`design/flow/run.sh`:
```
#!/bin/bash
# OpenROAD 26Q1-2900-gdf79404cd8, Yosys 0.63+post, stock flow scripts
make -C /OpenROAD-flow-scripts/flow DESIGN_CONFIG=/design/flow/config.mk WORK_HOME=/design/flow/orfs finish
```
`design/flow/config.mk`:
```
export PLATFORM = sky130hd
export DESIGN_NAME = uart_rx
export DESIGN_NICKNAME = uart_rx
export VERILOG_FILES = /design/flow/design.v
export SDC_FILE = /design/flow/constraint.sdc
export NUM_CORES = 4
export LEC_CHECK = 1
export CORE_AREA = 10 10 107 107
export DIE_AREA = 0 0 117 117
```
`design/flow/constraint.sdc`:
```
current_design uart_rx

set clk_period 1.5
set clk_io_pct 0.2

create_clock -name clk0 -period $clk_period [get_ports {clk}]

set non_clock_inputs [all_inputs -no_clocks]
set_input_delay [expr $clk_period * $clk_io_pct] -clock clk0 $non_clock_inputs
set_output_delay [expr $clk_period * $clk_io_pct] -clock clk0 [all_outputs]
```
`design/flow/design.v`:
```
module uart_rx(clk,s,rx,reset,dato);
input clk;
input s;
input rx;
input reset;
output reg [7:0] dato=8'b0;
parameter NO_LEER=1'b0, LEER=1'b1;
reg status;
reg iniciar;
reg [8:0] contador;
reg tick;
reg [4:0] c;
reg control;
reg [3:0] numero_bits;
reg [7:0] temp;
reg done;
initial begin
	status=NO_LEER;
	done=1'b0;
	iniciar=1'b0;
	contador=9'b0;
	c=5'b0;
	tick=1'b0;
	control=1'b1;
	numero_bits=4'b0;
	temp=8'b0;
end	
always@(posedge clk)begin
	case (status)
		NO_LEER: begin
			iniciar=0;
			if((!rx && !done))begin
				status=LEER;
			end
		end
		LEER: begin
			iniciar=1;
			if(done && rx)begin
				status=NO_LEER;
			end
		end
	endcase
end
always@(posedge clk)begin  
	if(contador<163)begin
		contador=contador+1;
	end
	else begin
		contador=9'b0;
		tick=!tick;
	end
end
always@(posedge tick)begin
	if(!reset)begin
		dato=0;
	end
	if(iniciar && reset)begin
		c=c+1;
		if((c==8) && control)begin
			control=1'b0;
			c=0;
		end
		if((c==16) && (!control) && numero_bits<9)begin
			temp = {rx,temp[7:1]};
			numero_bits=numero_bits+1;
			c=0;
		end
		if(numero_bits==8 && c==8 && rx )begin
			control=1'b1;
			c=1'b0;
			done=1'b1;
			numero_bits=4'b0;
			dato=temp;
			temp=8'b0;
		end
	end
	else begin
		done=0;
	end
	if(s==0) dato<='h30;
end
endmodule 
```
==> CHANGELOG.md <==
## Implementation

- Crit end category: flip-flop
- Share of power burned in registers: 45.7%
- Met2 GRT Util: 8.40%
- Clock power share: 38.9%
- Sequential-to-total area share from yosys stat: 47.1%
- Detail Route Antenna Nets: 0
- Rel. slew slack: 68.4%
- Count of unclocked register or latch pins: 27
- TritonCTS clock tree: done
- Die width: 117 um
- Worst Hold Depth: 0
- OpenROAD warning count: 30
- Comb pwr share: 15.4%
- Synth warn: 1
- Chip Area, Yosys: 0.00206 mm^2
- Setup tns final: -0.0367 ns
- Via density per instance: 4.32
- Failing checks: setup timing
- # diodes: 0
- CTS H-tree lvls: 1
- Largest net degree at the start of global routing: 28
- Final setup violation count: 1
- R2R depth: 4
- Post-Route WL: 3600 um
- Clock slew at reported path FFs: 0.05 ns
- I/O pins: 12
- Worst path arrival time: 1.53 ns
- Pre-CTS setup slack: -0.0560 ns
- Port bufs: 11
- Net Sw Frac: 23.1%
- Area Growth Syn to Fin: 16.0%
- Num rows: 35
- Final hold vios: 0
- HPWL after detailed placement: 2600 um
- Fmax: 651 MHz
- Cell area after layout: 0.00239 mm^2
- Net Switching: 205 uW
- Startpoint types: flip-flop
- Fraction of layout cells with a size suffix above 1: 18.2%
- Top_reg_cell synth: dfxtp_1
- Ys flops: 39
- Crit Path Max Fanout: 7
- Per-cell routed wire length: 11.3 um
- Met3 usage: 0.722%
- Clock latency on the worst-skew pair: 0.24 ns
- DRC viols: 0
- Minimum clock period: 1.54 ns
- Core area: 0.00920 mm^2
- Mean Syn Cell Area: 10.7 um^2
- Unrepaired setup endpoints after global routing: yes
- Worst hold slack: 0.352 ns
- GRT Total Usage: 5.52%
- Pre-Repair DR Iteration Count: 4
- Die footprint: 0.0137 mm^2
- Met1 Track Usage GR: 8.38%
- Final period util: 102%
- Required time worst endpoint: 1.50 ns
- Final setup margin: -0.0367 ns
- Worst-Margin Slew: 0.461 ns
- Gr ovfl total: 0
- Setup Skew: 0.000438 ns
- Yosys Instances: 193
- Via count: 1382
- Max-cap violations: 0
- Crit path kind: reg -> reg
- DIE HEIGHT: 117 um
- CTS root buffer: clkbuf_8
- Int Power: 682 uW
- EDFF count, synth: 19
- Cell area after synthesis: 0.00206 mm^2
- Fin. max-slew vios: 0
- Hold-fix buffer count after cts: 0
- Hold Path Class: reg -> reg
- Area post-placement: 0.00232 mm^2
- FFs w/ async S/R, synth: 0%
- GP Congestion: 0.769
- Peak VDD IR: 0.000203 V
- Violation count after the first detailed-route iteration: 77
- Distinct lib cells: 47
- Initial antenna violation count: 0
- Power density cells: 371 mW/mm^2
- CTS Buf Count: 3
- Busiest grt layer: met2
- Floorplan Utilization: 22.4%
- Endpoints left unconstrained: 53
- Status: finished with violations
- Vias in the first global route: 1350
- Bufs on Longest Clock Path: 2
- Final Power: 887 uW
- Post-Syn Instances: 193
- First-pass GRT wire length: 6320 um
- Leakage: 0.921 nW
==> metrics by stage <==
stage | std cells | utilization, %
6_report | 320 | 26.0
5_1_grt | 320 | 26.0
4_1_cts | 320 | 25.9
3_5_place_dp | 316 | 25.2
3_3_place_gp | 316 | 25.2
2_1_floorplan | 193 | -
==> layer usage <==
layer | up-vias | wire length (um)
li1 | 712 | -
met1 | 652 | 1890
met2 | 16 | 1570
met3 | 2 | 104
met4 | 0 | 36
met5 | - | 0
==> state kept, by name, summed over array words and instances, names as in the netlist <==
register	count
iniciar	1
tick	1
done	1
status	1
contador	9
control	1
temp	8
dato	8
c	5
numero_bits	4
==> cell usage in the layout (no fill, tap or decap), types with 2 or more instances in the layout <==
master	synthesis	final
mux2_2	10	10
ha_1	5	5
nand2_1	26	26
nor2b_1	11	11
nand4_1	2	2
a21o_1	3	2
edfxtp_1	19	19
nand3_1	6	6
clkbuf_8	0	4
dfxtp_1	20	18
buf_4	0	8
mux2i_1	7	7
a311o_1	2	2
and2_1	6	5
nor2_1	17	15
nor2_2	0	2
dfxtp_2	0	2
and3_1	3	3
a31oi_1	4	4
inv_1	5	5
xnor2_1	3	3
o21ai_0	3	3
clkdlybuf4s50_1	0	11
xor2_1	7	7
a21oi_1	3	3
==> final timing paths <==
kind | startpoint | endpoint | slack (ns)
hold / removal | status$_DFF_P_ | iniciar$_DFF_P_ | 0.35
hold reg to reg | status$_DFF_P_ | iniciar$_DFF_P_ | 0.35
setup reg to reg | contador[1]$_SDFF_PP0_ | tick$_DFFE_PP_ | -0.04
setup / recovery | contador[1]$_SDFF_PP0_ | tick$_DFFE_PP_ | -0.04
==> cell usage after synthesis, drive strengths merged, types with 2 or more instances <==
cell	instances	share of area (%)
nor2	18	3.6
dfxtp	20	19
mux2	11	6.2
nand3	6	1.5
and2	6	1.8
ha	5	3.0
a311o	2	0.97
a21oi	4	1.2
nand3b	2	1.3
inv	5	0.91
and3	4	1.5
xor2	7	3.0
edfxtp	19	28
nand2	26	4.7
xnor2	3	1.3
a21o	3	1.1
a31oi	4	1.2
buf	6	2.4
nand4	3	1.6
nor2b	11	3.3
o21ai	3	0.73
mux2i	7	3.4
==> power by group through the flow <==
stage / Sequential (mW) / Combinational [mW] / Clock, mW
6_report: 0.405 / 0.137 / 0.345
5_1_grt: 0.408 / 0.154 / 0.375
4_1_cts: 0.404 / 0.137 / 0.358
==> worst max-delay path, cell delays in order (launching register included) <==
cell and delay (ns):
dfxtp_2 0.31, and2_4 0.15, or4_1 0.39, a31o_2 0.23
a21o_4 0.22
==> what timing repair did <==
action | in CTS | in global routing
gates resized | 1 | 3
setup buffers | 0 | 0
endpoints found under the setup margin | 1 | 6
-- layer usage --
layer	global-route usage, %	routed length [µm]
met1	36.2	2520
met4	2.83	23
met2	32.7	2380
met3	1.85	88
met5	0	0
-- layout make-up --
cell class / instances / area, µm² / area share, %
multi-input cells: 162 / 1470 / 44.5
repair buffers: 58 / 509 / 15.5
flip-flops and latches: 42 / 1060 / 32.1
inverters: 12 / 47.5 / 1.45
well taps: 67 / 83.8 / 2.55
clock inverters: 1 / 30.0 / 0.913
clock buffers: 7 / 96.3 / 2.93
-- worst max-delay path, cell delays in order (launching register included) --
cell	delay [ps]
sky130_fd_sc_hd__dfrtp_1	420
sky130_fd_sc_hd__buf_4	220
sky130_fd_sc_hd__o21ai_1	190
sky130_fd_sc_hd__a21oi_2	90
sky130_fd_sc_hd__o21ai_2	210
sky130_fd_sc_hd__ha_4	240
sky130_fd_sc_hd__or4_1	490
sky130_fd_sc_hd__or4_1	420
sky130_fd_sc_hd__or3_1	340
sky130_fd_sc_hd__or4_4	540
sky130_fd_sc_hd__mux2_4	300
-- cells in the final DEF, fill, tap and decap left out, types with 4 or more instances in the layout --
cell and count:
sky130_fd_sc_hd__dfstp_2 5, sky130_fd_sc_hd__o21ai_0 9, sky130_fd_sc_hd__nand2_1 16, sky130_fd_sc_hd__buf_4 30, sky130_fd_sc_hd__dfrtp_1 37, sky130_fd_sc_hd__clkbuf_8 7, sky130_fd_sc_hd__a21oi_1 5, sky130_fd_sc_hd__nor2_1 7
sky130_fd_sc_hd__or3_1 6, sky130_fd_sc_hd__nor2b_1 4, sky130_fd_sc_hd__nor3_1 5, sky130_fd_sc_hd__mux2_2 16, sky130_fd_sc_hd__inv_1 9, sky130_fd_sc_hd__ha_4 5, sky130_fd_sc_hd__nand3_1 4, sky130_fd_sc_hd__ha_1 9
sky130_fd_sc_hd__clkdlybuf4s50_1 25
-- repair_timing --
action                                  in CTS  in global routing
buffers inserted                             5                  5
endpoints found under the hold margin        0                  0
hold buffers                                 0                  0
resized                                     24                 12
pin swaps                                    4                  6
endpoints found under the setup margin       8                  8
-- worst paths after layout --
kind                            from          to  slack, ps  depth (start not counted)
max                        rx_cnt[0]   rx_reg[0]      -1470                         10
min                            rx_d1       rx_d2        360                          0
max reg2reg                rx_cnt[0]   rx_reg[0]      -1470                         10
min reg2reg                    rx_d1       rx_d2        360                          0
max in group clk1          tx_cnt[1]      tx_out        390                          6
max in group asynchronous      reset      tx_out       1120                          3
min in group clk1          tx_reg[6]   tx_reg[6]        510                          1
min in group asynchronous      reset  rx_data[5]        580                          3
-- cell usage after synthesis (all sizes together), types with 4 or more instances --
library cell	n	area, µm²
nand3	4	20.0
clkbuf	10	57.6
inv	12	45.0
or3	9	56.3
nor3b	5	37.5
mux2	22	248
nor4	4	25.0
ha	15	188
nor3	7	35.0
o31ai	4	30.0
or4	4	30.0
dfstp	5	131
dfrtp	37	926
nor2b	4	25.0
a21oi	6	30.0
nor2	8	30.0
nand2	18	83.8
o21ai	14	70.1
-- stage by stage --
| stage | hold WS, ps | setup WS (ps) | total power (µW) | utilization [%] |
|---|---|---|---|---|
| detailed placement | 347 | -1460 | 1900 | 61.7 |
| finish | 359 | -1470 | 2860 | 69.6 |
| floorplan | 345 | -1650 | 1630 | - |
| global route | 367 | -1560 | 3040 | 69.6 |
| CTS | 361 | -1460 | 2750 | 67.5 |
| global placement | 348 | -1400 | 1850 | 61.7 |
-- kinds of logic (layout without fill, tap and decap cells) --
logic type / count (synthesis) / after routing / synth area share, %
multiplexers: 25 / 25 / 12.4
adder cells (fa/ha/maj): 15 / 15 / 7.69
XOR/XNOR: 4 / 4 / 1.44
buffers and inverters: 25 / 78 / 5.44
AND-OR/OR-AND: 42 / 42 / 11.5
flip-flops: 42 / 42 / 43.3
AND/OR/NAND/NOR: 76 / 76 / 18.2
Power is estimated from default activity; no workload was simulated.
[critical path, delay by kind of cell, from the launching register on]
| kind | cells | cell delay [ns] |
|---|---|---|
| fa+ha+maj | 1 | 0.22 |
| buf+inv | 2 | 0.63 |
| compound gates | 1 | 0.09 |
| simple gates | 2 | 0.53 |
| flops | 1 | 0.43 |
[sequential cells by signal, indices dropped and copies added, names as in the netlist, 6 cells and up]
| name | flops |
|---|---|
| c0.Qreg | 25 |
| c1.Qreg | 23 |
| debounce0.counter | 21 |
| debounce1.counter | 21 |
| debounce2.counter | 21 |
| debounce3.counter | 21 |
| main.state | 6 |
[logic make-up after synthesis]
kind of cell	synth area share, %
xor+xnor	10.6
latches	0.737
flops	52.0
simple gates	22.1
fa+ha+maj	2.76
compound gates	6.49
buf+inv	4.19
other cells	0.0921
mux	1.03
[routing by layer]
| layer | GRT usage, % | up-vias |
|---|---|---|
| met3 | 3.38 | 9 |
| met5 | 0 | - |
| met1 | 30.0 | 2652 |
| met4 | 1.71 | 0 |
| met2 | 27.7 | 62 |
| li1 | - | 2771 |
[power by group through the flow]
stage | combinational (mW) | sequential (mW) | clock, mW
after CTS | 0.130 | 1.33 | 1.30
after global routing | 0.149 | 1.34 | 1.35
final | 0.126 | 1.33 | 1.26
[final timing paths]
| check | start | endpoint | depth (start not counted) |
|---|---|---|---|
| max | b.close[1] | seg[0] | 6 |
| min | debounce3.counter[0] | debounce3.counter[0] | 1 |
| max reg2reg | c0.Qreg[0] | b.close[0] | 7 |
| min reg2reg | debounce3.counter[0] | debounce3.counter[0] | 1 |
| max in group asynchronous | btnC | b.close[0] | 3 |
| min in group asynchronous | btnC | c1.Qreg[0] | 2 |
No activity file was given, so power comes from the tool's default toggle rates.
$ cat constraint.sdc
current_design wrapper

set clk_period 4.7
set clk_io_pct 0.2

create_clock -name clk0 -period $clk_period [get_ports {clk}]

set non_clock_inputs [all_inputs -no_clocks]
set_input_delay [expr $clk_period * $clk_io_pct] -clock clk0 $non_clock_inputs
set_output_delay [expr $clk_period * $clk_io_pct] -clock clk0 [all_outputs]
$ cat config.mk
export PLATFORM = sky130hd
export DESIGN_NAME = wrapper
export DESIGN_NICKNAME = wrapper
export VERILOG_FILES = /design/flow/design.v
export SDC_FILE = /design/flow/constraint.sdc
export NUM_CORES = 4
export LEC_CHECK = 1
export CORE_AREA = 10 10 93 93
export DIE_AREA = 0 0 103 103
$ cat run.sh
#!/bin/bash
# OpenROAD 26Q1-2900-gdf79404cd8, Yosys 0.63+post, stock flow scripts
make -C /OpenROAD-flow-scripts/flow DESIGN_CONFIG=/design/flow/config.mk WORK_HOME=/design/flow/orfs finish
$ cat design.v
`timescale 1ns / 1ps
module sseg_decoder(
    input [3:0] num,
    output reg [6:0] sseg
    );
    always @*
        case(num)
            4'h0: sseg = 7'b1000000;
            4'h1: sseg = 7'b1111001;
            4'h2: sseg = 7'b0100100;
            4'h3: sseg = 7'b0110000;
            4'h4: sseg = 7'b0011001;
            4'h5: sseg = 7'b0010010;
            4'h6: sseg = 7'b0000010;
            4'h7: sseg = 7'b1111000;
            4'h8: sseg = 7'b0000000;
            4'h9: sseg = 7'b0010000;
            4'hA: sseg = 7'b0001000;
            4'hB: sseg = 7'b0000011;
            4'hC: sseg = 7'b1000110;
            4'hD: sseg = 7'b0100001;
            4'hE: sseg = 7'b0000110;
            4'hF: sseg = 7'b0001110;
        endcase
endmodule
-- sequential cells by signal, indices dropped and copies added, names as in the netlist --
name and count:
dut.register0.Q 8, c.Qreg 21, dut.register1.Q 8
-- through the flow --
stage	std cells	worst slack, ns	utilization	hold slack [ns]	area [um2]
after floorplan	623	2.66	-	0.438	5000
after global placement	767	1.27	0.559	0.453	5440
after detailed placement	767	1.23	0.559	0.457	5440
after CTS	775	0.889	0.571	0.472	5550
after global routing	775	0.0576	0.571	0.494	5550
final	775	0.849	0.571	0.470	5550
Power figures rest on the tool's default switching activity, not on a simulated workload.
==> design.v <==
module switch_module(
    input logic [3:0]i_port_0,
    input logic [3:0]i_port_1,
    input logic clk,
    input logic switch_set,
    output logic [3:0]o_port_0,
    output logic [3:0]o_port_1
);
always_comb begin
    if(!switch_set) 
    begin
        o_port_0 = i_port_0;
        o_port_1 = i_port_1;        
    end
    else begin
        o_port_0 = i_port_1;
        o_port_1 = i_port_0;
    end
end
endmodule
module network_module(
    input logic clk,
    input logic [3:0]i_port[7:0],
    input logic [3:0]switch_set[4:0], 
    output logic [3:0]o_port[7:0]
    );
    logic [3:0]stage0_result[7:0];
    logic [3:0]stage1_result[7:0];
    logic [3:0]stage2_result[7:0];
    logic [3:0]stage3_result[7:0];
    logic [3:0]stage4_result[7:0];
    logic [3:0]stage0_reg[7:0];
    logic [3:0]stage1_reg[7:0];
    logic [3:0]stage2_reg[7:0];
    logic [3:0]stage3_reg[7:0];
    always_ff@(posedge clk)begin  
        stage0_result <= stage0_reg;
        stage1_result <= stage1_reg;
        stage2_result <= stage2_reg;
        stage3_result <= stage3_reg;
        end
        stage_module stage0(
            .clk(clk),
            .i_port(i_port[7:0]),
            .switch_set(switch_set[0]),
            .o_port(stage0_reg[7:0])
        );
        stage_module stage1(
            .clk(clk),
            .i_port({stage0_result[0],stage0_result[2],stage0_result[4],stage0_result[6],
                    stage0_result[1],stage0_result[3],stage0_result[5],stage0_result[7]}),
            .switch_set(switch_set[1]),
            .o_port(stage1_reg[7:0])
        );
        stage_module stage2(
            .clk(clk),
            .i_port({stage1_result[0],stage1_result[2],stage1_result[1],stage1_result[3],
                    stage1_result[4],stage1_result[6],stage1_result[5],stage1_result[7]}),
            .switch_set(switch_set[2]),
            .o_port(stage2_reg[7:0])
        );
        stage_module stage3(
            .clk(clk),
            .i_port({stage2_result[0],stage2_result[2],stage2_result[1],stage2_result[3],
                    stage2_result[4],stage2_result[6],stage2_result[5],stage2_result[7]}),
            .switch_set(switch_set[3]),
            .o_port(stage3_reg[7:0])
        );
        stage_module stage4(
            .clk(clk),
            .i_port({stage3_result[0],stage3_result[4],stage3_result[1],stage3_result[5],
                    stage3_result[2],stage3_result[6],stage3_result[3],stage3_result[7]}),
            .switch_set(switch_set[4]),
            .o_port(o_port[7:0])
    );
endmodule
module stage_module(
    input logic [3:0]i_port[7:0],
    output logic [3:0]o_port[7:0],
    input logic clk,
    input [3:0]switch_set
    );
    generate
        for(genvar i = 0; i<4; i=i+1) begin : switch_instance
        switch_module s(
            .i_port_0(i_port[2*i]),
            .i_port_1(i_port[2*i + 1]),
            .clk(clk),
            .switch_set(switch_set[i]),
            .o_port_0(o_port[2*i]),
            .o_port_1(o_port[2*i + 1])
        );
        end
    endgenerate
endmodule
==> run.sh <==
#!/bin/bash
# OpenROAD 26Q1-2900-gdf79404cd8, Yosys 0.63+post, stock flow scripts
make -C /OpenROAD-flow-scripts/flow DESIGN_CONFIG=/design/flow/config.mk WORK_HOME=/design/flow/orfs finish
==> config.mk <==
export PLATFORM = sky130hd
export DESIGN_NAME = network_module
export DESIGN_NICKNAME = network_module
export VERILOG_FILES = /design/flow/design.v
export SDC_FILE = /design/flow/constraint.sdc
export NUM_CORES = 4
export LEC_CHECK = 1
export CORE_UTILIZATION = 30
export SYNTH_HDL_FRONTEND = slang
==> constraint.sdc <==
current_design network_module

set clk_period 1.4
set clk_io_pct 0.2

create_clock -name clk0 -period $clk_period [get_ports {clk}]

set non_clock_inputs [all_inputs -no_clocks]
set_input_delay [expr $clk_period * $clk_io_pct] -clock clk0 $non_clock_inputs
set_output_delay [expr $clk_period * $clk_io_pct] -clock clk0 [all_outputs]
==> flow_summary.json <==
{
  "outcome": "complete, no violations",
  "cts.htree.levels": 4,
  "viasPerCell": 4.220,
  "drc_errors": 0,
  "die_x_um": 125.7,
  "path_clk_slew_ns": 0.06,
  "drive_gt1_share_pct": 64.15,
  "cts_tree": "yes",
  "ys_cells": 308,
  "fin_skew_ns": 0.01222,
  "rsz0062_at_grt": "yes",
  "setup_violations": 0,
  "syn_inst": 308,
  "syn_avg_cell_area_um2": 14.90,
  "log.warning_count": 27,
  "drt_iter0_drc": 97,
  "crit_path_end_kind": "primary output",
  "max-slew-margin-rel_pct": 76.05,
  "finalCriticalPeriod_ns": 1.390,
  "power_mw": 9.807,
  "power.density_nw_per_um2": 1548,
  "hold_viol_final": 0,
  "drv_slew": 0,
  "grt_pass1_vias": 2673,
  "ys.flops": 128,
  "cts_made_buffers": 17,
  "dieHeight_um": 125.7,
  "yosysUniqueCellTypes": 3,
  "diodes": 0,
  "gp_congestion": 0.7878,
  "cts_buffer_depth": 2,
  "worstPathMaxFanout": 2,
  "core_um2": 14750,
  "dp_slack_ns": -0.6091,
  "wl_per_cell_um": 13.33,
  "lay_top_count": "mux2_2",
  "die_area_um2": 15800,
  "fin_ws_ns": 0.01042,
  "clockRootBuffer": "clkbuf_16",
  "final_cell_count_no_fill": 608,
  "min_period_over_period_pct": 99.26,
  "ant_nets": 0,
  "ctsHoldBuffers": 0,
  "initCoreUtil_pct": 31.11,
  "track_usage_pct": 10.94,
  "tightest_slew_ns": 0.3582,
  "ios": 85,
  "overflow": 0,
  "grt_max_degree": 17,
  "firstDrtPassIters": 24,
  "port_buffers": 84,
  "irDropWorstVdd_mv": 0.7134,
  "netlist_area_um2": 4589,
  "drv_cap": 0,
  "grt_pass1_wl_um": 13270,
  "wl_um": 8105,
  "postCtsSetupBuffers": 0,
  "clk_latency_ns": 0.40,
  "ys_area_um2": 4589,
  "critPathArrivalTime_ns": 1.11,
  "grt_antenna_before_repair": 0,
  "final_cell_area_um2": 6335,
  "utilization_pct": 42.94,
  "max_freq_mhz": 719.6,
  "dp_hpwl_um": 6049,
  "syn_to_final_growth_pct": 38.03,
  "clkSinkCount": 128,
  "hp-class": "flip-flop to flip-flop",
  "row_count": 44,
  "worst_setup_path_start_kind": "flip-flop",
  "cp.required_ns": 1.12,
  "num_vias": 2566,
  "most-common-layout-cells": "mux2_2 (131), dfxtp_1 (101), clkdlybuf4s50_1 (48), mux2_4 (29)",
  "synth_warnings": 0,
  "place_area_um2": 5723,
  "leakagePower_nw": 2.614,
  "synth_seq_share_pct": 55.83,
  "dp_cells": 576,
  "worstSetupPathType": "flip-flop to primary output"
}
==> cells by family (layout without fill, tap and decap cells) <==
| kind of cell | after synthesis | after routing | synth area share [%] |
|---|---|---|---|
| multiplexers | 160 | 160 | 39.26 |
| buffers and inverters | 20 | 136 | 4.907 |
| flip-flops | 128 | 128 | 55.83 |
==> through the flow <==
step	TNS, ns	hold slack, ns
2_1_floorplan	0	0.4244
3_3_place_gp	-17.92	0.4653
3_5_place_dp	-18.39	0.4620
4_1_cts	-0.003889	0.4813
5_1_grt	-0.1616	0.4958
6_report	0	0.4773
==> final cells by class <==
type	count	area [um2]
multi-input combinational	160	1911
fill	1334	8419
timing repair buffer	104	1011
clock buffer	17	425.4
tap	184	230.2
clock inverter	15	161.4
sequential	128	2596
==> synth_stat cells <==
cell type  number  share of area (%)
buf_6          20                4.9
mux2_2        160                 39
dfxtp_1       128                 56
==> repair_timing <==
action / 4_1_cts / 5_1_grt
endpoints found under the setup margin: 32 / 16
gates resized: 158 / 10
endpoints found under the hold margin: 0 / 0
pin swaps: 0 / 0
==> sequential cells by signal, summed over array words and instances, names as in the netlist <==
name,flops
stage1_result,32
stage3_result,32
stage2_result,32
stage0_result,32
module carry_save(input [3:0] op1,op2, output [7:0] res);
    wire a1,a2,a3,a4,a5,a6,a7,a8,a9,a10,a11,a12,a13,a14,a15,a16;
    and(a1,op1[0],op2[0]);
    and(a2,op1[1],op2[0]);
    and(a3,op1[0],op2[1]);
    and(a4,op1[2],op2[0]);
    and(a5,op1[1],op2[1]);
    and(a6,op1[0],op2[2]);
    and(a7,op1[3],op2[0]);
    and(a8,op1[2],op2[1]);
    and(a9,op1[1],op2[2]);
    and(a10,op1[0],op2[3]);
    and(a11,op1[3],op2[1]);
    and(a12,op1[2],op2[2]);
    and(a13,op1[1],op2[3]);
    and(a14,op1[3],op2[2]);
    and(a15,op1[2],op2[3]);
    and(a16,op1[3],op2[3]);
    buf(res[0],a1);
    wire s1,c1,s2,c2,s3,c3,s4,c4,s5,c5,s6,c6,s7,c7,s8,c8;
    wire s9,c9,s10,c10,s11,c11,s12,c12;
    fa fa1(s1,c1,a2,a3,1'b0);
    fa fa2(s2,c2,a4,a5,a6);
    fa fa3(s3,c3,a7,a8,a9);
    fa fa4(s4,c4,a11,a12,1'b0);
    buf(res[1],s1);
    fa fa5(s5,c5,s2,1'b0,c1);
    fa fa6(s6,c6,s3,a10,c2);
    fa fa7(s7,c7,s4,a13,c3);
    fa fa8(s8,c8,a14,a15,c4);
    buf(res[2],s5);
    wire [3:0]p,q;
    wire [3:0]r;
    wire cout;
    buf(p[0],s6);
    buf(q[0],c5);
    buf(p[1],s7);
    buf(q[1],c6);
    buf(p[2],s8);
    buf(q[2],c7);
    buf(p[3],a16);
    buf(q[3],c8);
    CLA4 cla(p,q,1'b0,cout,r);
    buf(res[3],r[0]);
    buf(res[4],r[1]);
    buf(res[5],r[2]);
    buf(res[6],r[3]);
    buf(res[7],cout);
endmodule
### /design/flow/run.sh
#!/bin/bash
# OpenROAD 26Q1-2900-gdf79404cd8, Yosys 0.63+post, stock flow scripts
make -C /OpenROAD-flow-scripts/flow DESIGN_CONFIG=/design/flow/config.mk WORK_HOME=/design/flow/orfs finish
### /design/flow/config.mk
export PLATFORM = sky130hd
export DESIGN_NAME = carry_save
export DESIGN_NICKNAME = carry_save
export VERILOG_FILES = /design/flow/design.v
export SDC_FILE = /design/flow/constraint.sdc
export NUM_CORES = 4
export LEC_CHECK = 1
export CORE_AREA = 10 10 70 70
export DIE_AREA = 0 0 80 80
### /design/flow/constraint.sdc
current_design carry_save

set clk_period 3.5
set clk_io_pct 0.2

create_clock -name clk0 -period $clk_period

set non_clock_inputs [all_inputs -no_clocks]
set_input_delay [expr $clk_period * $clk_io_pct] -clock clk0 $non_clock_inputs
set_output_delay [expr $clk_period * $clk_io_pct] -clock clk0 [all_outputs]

◆ Action item
Please return the lines above that run from the line containing "-- layer usage" to the line containing "clock buffers: 7 / 96.3 / 2.93", inclusive, exactly and with no other lines.

◆ Your response
-- layer usage --
layer	global-route usage, %	routed length [µm]
met1	36.2	2520
met4	2.83	23
met2	32.7	2380
met3	1.85	88
met5	0	0
-- layout make-up --
cell class / instances / area, µm² / area share, %
multi-input cells: 162 / 1470 / 44.5
repair buffers: 58 / 509 / 15.5
flip-flops and latches: 42 / 1060 / 32.1
inverters: 12 / 47.5 / 1.45
well taps: 67 / 83.8 / 2.55
clock inverters: 1 / 30.0 / 0.913
clock buffers: 7 / 96.3 / 2.93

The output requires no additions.